Using k-anonymization to mask columns

While columns like first_name, last_name, email, and social security number can certainly be directly identifying, something like gender and race, on the surface, seem like they may not be directly identifying, but it could be. Imagine if there are very few Tongan men in a data set...in fact, for the sake of this example, lets say there’s only one. So if I know of a Tongan man in that company, I can easily run a query like this and figure out that person’s salary without using their name, email, or social security number:

select salary from [table] where race = 'Tongan' and gender = 'Male';

This is the challenge with indirect identifiers. It comes down to how much your adversary, the person trying to break privacy, knows externally, which is unknowable to you. In this case, all they had to know was the person was Tongan and a man (and there happens to be only one of them in the data) to figure out their salary, sensitive information. Let's also pretend the result of that query was a salary of 106072. This is called a linkage attack and is specifically called out in privacy regulations as something you must contend with, for example, from GDPR:

Article 4(1): "Personal data" means any information relating to an identified or identifiable natural person ("data subject"); an identifiable person is one who can be identified, directly or indirectly, in particular by reference to an identifier such as a name, an identification number, location data, online identifier or to one or more factors specific to the physical, physiological, genetic, mental, economic, cultural or social identity of that person.

Almost any useful column with many unique values will be a candidate for indirectly identifying an individual, but also be an important column for your analysis. So if you completely hide every possible indirectly identifying column, your data is left useless.

You can solve this problem with PETs. Take note of two things by querying the data:

  • If you only search for “Tongan” alone (no Male), there are several Tongan women, so this linkage attack no longer works: select salary, gender from [table] where race = 'Tongan';

  • There are no null values in the gender or race columns.

Now let's say you apply the k-anonymization masking policy using Immuta.

Then you run this query again to find the Tongan man's salary: select salary from immuta_fake_hr_data where race = 'Tongan' and gender = 'Male';

You get no results.

Now you run this query ignoring the gender: select salary, gender from immuta_fake_hr_data where race = 'Tongan';

Only the women are returned.

The linkage attack was successfully averted. Remember, from our queries prior to the policy, the salary was 106072, so let’s run a query with that: select race, gender from immuta_fake_hr_data where salary = 106072;

There he is! But race will be suppressed (NULL) so this linkage attack will not work. It was also smart enough to not suppress gender because that did not contribute to the attack; suppressing race alone averts the attack. This is the magic of k-anonymization: it provides as much utility as possible while preserving privacy by suppressing values that appear so infrequently (along with other values in that row) that they could lead to a linkage attack.

Cell-level security

Cell-level security is not exactly an advanced privacy enhancing technology (PET) as in the example above, but it does provide impressive granular controls within a column for common use cases.

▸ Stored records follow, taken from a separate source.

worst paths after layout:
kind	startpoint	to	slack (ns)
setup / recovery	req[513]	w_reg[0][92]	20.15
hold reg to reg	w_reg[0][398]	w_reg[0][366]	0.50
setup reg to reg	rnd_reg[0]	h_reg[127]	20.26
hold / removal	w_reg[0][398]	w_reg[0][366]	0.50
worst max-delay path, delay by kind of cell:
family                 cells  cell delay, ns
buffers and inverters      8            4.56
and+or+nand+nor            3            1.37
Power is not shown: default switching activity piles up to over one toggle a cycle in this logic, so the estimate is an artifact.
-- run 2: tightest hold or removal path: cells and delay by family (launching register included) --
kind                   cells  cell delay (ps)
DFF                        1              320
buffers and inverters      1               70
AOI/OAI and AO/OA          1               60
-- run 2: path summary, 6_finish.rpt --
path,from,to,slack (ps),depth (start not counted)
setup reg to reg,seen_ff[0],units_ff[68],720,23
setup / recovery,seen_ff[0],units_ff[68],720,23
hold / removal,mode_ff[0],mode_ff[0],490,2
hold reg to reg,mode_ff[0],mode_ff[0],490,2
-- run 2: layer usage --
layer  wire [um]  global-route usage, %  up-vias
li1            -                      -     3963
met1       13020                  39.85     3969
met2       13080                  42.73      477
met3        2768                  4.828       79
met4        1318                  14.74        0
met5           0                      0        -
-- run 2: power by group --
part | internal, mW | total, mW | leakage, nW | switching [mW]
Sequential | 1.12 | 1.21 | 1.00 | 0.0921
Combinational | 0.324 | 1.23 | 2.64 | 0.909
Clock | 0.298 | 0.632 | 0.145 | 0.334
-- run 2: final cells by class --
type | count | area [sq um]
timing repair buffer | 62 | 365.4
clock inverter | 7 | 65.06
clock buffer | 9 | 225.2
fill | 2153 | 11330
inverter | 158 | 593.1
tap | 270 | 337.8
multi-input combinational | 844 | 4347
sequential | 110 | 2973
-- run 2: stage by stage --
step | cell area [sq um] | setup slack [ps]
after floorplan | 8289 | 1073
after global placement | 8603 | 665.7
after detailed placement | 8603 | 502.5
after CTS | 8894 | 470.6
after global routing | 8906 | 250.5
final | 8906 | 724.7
**src/rtl/arx_pkg.sv**
```systemverilog
`timescale 1ns / 1ps
// Shared types, constants and round functions of the ARX block cipher.
package arx_pkg;

   localparam int WordW   = 32;
   localparam int CsrIdxW = 2;
   localparam int NumKeyMixes = 12;

   typedef logic [WordW-1:0] word_type;
   typedef word_type [3:0] block_type;

   typedef struct packed {
      word_type plain_word0;
      word_type plain_word1;
      word_type plain_word2;
      word_type plain_word3;
   } req_word_type;

   typedef struct packed {
      word_type cipher_word0;
      word_type cipher_word1;
      word_type cipher_word2;
      word_type cipher_word3;
   } rsp_word_type;

   // What one pipeline stage does to the block before its register.
   typedef enum logic [2:0] {
      OP_PASS,
      OP_MIX,
      OP_WHITEN_MIX,
      OP_XOR_MIX,
      OP_FINAL
   } stage_op_type;

   function automatic word_type rotl(word_type x, logic [4:0] n);
      return (x << n) | (x >> (6'd32 - {1'b0, n}));
   endfunction

   function automatic word_type pick(word_type s, word_type x, word_type y);
      return y ^ (s & (x ^ y));
   endfunction

   // One add-rotate-XOR mixing of word m with the other three words.
   function automatic block_type mix_step(block_type w, logic [1:0] m);
      word_type  a;
      word_type  b;
      word_type  c;
      word_type  d;
      word_type  v;
      logic [4:0] r1;
      logic [4:0] r2;
      block_type res;
      unique case (m)
         2'd0: begin
            r1 = 5'd1;
            r2 = 5'd11;
         end
         2'd1: begin
            r1 = 5'd2;
            r2 = 5'd7;
         end
         2'd2: begin
            r1 = 5'd3;
            r2 = 5'd15;
         end
         default: begin
            r1 = 5'd5;
            r2 = 5'd17;
         end
      endcase
      a = w[m];
      b = w[m + 2'd1];
      c = w[m + 2'd2];
      d = w[m + 2'd3];
      v = a + (b ^ c ^ d);
      v = rotl(v, r1);
      v = v ^ pick(b, c, d);
      res = w;
      res[m] = rotl(v, r2);
      return res;
   endfunction

   // Keyed choice swaps on the word pairs (0,1), (2,3), (0,2) and (1,3).
   function automatic block_type shuffle(block_type w, block_type rk);
      block_type res;
      word_type  x;
      word_type  y;
      res = w;
      x = res[0];
      y = res[1];
      res[0] = pick(rk[0], x, y);
      res[1] = pick(rk[0], y, x);
      x = res[2];
      y = res[3];
      res[2] = pick(rk[1], x, y);
      res[3] = pick(rk[1], y, x);
      x = res[0];
      y = res[2];
      res[0] = pick(rk[2], x, y);
      res[2] = pick(rk[2], y, x);
      x = res[1];
      y = res[3];
      res[1] = pick(rk[3], x, y);
      res[3] = pick(rk[3], y, x);
      return res;
   endfunction

endpackage

```
**src/rtl/arx_key_sched.sv**
```systemverilog
`timescale 1ns / 1ps
// Free-running round key schedule: three key permutations as twelve mixing stages.
module arx_key_sched
   import arx_pkg::*;
(
   input  logic      clock,
   input  block_type key,
   output block_type rkey0,
   output block_type rkey1,
   output block_type rkey2
);

   block_type t_ff [NumKeyMixes];
   block_type t_in [NumKeyMixes];

   // The chain recomputes every cycle, so a new key settles once it has passed through all twelve mixing registers.
   for (genvar j = 0; j < NumKeyMixes; j++) begin : g_mix
      localparam logic [1:0] Sel = 2'(j % 4);
      if (j == 0) begin : g_first
         assign t_in[j] = mix_step(key, Sel);
      end else begin : g_next
         assign t_in[j] = mix_step(t_ff[j-1], Sel);
      end

      always_ff @(posedge clock) begin
         t_ff[j] <= t_in[j];
      end
   end

   assign rkey0 = t_ff[3] ^ key;
   assign rkey1 = t_ff[7] ^ key;
   assign rkey2 = t_ff[11] ^ key;

endmodule

```
[config.mk]
export PLATFORM = sky130hd
export DESIGN_NAME = arx_out_skid
export DESIGN_NICKNAME = d
export VERILOG_FILES = /design/src/rtl/arx_pkg.sv /design/src/rtl/arx_out_skid.sv
export SDC_FILE = /design/constraint.sdc
export NUM_CORES = 1
export LEC_CHECK = 0
export ABC_AREA = 1
export BUFFER_PORTS_ARGS = -buffer_cell sky130_fd_sc_hd__clkbuf_2
export CORE_MARGIN = 1
export CORE_UTILIZATION = 50
export CTS_BUF_LIST = sky130_fd_sc_hd__clkbuf_4 sky130_fd_sc_hd__clkbuf_8
export DETAILED_ROUTE_END_ITERATION = 8
export PLACE_DENSITY = 0.77
export SLEW_MARGIN = 10
export SYNTH_ARGS = -nofsm -noshare
export SYNTH_HDL_FRONTEND = slang
export SYNTH_SLANG_ARGS = --single-unit
[constraint.sdc]
create_clock -name clock -period 11.23 [get_ports clock]
set_input_delay 3.369 -clock clock [delete_from_list [all_inputs] [get_ports clock]]
set_output_delay 3.369 -clock clock [all_outputs]
set_load 0.1 [all_outputs]
[src/rtl/arx_pkg.sv]
`timescale 1ns / 1ps
// Shared types, constants and round functions of the ARX block cipher.
package arx_pkg;

   localparam int WordW   = 32;
   localparam int CsrIdxW = 2;
   localparam int NumKeyMixes = 12;

   typedef logic [WordW-1:0] word_type;
   typedef word_type [3:0] block_type;

   typedef struct packed {
      word_type plain_word0;
      word_type plain_word1;
      word_type plain_word2;
      word_type plain_word3;
   } req_word_type;

   typedef struct packed {
      word_type cipher_word0;
      word_type cipher_word1;
      word_type cipher_word2;
      word_type cipher_word3;
   } rsp_word_type;

   // What one pipeline stage does to the block before its register.
   typedef enum logic [2:0] {
      OP_PASS,
      OP_MIX,
      OP_WHITEN_MIX,
      OP_XOR_MIX,
      OP_FINAL
   } stage_op_type;

   function automatic word_type rotl(word_type x, logic [4:0] n);
      return (x << n) | (x >> (6'd32 - {1'b0, n}));
   endfunction

   function automatic word_type pick(word_type s, word_type x, word_type y);
      return y ^ (s & (x ^ y));
   endfunction

   // One add-rotate-XOR mixing of word m with the other three words.
   function automatic block_type mix_step(block_type w, logic [1:0] m);
      word_type  a;
      word_type  b;
      word_type  c;
      word_type  d;
      word_type  v;
      logic [4:0] r1;
      logic [4:0] r2;
      block_type res;
      unique case (m)
         2'd0: begin
            r1 = 5'd1;
            r2 = 5'd11;
         end
         2'd1: begin
            r1 = 5'd2;
            r2 = 5'd7;
         end
         2'd2: begin
            r1 = 5'd3;
            r2 = 5'd15;
         end
         default: begin
            r1 = 5'd5;
            r2 = 5'd17;
         end
      endcase
      a = w[m];
      b = w[m + 2'd1];
      c = w[m + 2'd2];
      d = w[m + 2'd3];
      v = a + (b ^ c ^ d);
      v = rotl(v, r1);
      v = v ^ pick(b, c, d);
      res = w;
      res[m] = rotl(v, r2);
      return res;
   endfunction

   // Keyed choice swaps on the word pairs (0,1), (2,3), (0,2) and (1,3).
   function automatic block_type shuffle(block_type w, block_type rk);
      block_type res;
      word_type  x;
      word_type  y;
      res = w;
      x = res[0];
      y = res[1];
      res[0] = pick(rk[0], x, y);
      res[1] = pick(rk[0], y, x);
      x = res[2];
      y = res[3];
      res[2] = pick(rk[1], x, y);
      res[3] = pick(rk[1], y, x);
      x = res[0];
      y = res[2];
      res[0] = pick(rk[2], x, y);
      res[2] = pick(rk[2], y, x);
      x = res[1];
      y = res[3];
      res[1] = pick(rk[3], x, y);
      res[3] = pick(rk[3], y, x);
      return res;
   endfunction

endpackage

[src/rtl/arx_out_skid.sv]
`timescale 1ns / 1ps
// Output register with a one-word skid stage that decouples the pipeline from rsp_stall.
module arx_out_skid
   import arx_pkg::*;
(
   input  logic         clock,
   input  logic         reset,
   input  logic         pipe_valid,
   input  rsp_word_type pipe_data,
   output logic         pipe_enable,
   output logic         rsp_valid,
   input  logic         rsp_stall,
   output rsp_word_type rsp_data
);

   logic         rsp_valid_ff;
   logic         rsp_valid_in;
   rsp_word_type rsp_data_ff;
   rsp_word_type rsp_data_in;
   logic         skid_valid_ff;
   logic         skid_valid_in;
   rsp_word_type skid_data_ff;
   rsp_word_type skid_data_in;
   logic         out_take;

   assign out_take = rsp_valid_ff && !rsp_stall;

   // While the skid stage holds a word the pipeline is frozen.
   always_comb begin
      rsp_valid_in  = rsp_valid_ff;
      rsp_data_in   = rsp_data_ff;
      skid_valid_in = skid_valid_ff;
      skid_data_in  = skid_data_ff;
      if (skid_valid_ff) begin
         if (out_take) begin
            rsp_valid_in  = 1'b1;
            rsp_data_in   = skid_data_ff;
            skid_valid_in = 1'b0;
         end
      end else if (out_take || !rsp_valid_ff) begin
         rsp_valid_in = pipe_valid;
         rsp_data_in  = pipe_data;
      end else if (pipe_valid) begin
         skid_valid_in = 1'b1;
         skid_data_in  = pipe_data;
      end
   end

   always_ff @(posedge clock) begin
      if (reset) begin
         rsp_valid_ff  <= 1'b0;
         skid_valid_ff <= 1'b0;
      end else begin
         rsp_valid_ff  <= rsp_valid_in;
         skid_valid_ff <= skid_valid_in;
      end
   end

   always_ff @(posedge clock) begin
      rsp_data_ff  <= rsp_data_in;
      skid_data_ff <= skid_data_in;
   end

   assign pipe_enable = !skid_valid_ff;
   assign rsp_valid   = rsp_valid_ff;
   assign rsp_data    = rsp_data_ff;

endmodule

Word-level counts from Yosys, hierarchy flattened --
Cells that the tools add are included.
Word-level totals: bits of input ports 132, flip-flop bits (word level) 258, output and inout bits 130, logic and storage cells 31
Operators by class: bitwise operators 2, reduce and logical (&&, ||, !) cells 8, equal/unequal tests 1, multiplexer cells 10
Operators by type and width (number):
- 128-bit 2-to-1 mux | 3
- 1-bit 2-to-1 mux | 7
- 1-bit logical NOT | 3
- 3-bit AND reduction | 1
- 2-bit by 1-bit inequality test with 1-bit output, second input constant | 1
- 1-bit inverter | 2
- 2-bit AND reduction | 1
- 2-bit nonzero test | 1
- 1-bit logical AND | 1
- 1-bit logical OR | 1

Depth between registers and ports, before layout --
depth after elaboration 5, mapped depth 6

Worst setup path after synthesis --
Ideal clock, no wire load.
path type input to register, start point input port rsp_stall, end point register skid_data_ff[0] (netlist bit), enable pin, setup time 0.618 ns, slack 1.799 ns, arrival 8.813 ns, stages 2, cell sequence nand2_1 > nor2_1
Between the ends: longest elaborated chain between the ends 5
Ends and longest elaborated chain:
- start: declaration | line arx_out_skid.sv:12 | input logic rsp_stall,
- 1-bit logical NOT | line arx_out_skid.sv:26 | assign out_take = rsp_valid_ff && !rsp_stall;
- 1-bit logical AND | line arx_out_skid.sv:26
- 1-bit logical OR | line arx_out_skid.sv:40 | end else if (out_take || !rsp_valid_ff) begin
- 1-bit inverter (no source line)
- 3-bit AND reduction (no source line)
- end signal: assignment | line arx_out_skid.sv:61 | skid_data_ff <= skid_data_in;
- end: declaration | line arx_out_skid.sv:22 | rsp_word_type skid_data_ff;
Every way passes these cells. A chain may end at the register's enable or synchronous reset.

Worst setup path after layout --
start point register skid_valid_ff, end point output port pipe_enable
Between the ends: longest elaborated chain between the ends 1
Ends and longest elaborated chain:
- start: declaration | line arx_out_skid.sv:20 | logic skid_valid_ff;
- start signal: assignment | line arx_out_skid.sv:55 | skid_valid_ff <= skid_valid_in;
- 1-bit logical NOT | line arx_out_skid.sv:64 | assign pipe_enable = !skid_valid_ff;
- end: declaration | line arx_out_skid.sv:10 | output logic pipe_enable,
Every way passes these cells.

==> run_results.csv <==
group,metric,value,unit
power_and_ir_drop,ir_drop,136,uV
synth,yosysTopAreaCellShare,0.811,
timing,setup_tns,0,ns
route,wl_per_cell,15.8,um
route,drt-met1-wl,7.97,mm
clocking,cts_buffer_depth,3,
layout,drive_gt1_frac,0.335,
placement,dp_slack,5.71,ns
synth,async_flop_share,0,
synth,synth_area_leaders,"edfxtp_1, nand2_1, buf_6",
layout,num-fill-cells,1399,
floorplan,rows,49,
layout,antenna_cells,0,
global_route,antenna_found_initial,1,
clocking,cts_tree,"built",
synth,synthMostInstantiatedCell,"nand2_1",
route,maxUsedRoutingLayer,"met5",
placement,gp_congestion,0.776,
global_route,grt_overflow,0,
synth,synth_area_per_cell,13.8,um2
worst_setup_path,end_kind,"output pin",
timing,hold_violations,0,
global_route,grt_usage,0.198,
synth,ys_ff_latch,258,
worst_setup_path,crit_start,"skid_valid_ff$_SDFF_PP0_",
global_route,grt_max_degree,100,
timing,fin_ws,5.98,ns
clocking,htree_levels,2,
synth,yosysSeqAreaShare,0.816,
layout,syn_to_final_growth,23.7,%
job,drv_cap,0,
clocking,numClockSinks,258,
power_and_ir_drop,p_total,2.54,mW
floorplan,core_area,0.0183,mm2
global_route,grt_pass1_wl,29.9,mm
route,vias_per_cell,4.82,
timing,whs,0.513,ns
synth,synth_nets,821,
timing,final.setup_skew,0.0107,ns
timing,slew_viol_final,0,
worst_setup_path,r2r_cells,4,
placement,dp_hpwl,12.3,mm
layout,multi_input_area,0.00151,mm2
route,ant_nets,0,
clocking,cts_buffers,42,
synth,yosysWarnings,0,
synth,synth.distinct_cells,10,
global_route,first_global_vias,5883,
worst_setup_path,path_max_fanout,45,
synth,synth_edf_count,256,
synth,syn_area,0.00948,mm2
floorplan,die_area,0.0195,mm2
floorplan,initial_core_util,0.519,
timing,slew_headroom,0.241,
floorplan,top_level_ports,262,
power_and_ir_drop,power.density,217,mW/mm2
route,first_iter_violations,370,
route,drtPass1Iterations,4,
route,wl_met3,1.64,mm
route,routed_wl,19.4,mm
clocking,clkSlewWorstSetupHoldPaths,0.06,ns
worst_setup_path,startpoint_type,"flip-flop",
synth,yosysTopAreaCell,"edfxtp_1",
worst_setup_path,rrSetupSlack,8.33,ns
min_path,hold_class,"reg -> reg",
clocking,post_cts_buffers,0,
floorplan,die_w,140,um
worst_setup_path,crit_end,"pipe_enable",
layout,nets,1102,
layout,seqCellArea,0.00773,mm2
clocking,hold_buffers,0,
timing,rsz0062_at_grt,"no",
worst_setup_path,crit_type,"reg -> out",
worst_setup_path,arrival,1.88,ns
clocking,cts_resized,0,
timing,setup_viol,0,
route,num_vias,5920,
route,wl_met2,9.42,mm
placement,numPortBuffers,261,
worst_setup_path,crit_required,7.86,ns
worst_setup_path,timing.rr.end,"rsp_data[71]$_DFFE_PP_",
synth,synth_commonest_cells,"nand2_1, edfxtp_1, buf_4, buf_6, buf_2",
worst_setup_path,r2r-start,"skid_valid_ff$_SDFF_PP0_",
synth,synth_ff_type,"edfxtp_1",
power_and_ir_drop,p_leak,5.17,nW
route,remaining_drc_errors,0,
timing,fin_crit_sh,0.467,
clocking,cts_root_buf,"clkbuf_8",
floorplan,chipHeight,140,um
timing,finalCriticalPeriod,5.25,ns
timing,max_freq,191,MHz
status,outcome,"completed",
timing,tightest_slew,1.14,ns
clocking,clkLatencyLatePin,0.51,ns
synth,netlist_instances,689,
routing by layer:
metal  up-vias  track usage
met1      2733        0.251
met2       257        0.323
met4         2       0.0752
li1       2894            -
met3        34       0.0609
met5         -            0
critical path, stage by stage (launching register included):
cell      delay, ns
dfxtp_4        0.49
inv_4          0.34
clkbuf_2       0.53
flip-flops by register name, indices dropped and copies added (netlist names):
| register | flops |
|---|---|
| rsp_data | 128 |
| rsp_valid | 1 |
| skid_data_ff | 128 |
| skid_valid_ff | 1 |
report_power, final:
| part | leakage [nW] | total [mW] | internal [mW] | switching (mW) |
|---|---|---|---|---|
| Combinational | 2.25 | 0.572 | 0.0675 | 0.504 |
| Sequential | 2.48 | 1.17 | 1.15 | 0.0247 |
| Clock | 0.440 | 0.797 | 0.459 | 0.338 |
| Total | 5.17 | 2.54 | 1.67 | 0.867 |
area by class of cell:
| cell class | instances | share of cell area |
|---|---|---|
| multi-input cells | 397 | 0.129 |
| clock buffers | 59 | 0.0618 |
| clock inverters | 13 | 0.00897 |
| repair buffers | 266 | 0.115 |
| inverters | 5 | 0.00182 |
| well taps | 229 | 0.0245 |
| flip-flops and latches | 258 | 0.660 |
how the worst min path moves through the flow:
stage,startpoint,end,slack [ns],cells past startpoint
2_1_floorplan,skid_data_ff[121]$_DFFE_PP_,rsp_data[121]$_DFFE_PP_,0.49,2
3_3_place_gp,skid_data_ff[35]$_DFFE_PP_,rsp_data[35]$_DFFE_PP_,0.50,2
3_5_place_dp,skid_data_ff[74]$_DFFE_PP_,rsp_data[74]$_DFFE_PP_,0.50,2
4_1_cts,skid_data_ff[16]$_DFFE_PP_,rsp_data[16]$_DFFE_PP_,0.51,2
5_1_grt,skid_data_ff[74]$_DFFE_PP_,rsp_data[74]$_DFFE_PP_,0.53,2
6_report,skid_data_ff[91]$_DFFE_PP_,rsp_data[91]$_DFFE_PP_,0.51,2
kinds of logic after synthesis:
| group | after synthesis | share of synthesized area |
|---|---|---|
| simple gates | 396 | 0.157 |
| flops | 258 | 0.816 |
| buf+inv | 34 | 0.0271 |
| compound gates | 1 | 0.000528 |
stage by stage:
stage                     cells  instance area [um2]   util
final                      1227                11700  0.641
after global routing       1227                11700  0.641
after CTS                  1227                11700  0.641
after detailed placement   1155                10900  0.596
after global placement     1155                10900  0.596
after floorplan             689                 9480      -
cell usage in the layout, fill, tap and decap left out:
cell type / netlist / final
inv_4: 1 / 1
clkbuf_4: 0 / 14
o21ai_0: 1 / 1
nor2_4: 0 / 1
dfxtp_4: 0 / 1
edfxtp_1: 256 / 256
clkbuf_2: 0 / 261
clkinv_1: 0 / 8
dfxtp_1: 2 / 1
buf_4: 11 / 5
nor2_1: 4 / 3
inv_1: 4 / 4
bufinv_16: 0 / 2
nand2_1: 392 / 391
clkinv_2: 0 / 3
clkbuf_8: 0 / 45
nand2_4: 0 / 1
No activity file was read; power rests on OpenSTA's default activity.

What is cell-level security?

If you have values in a column that should sometimes be masked, but not always, that is masking at the cell-level, meaning the intersection of a row with a column. What drives whether that cell should be masked or not is some other value (or set of values) in the rest of the row shared with that column (or a joined row from another table).

For example, a user wants to mask the credit card numbers but only when the transaction amount is greater than $500. This allows you to drive masking in a highly granular manner based on other data in your tables.

This technique is also possible using Immuta, and you can leverage tags on columns to drive which column in the row should be looked at to mask the cell in question, providing further scalability.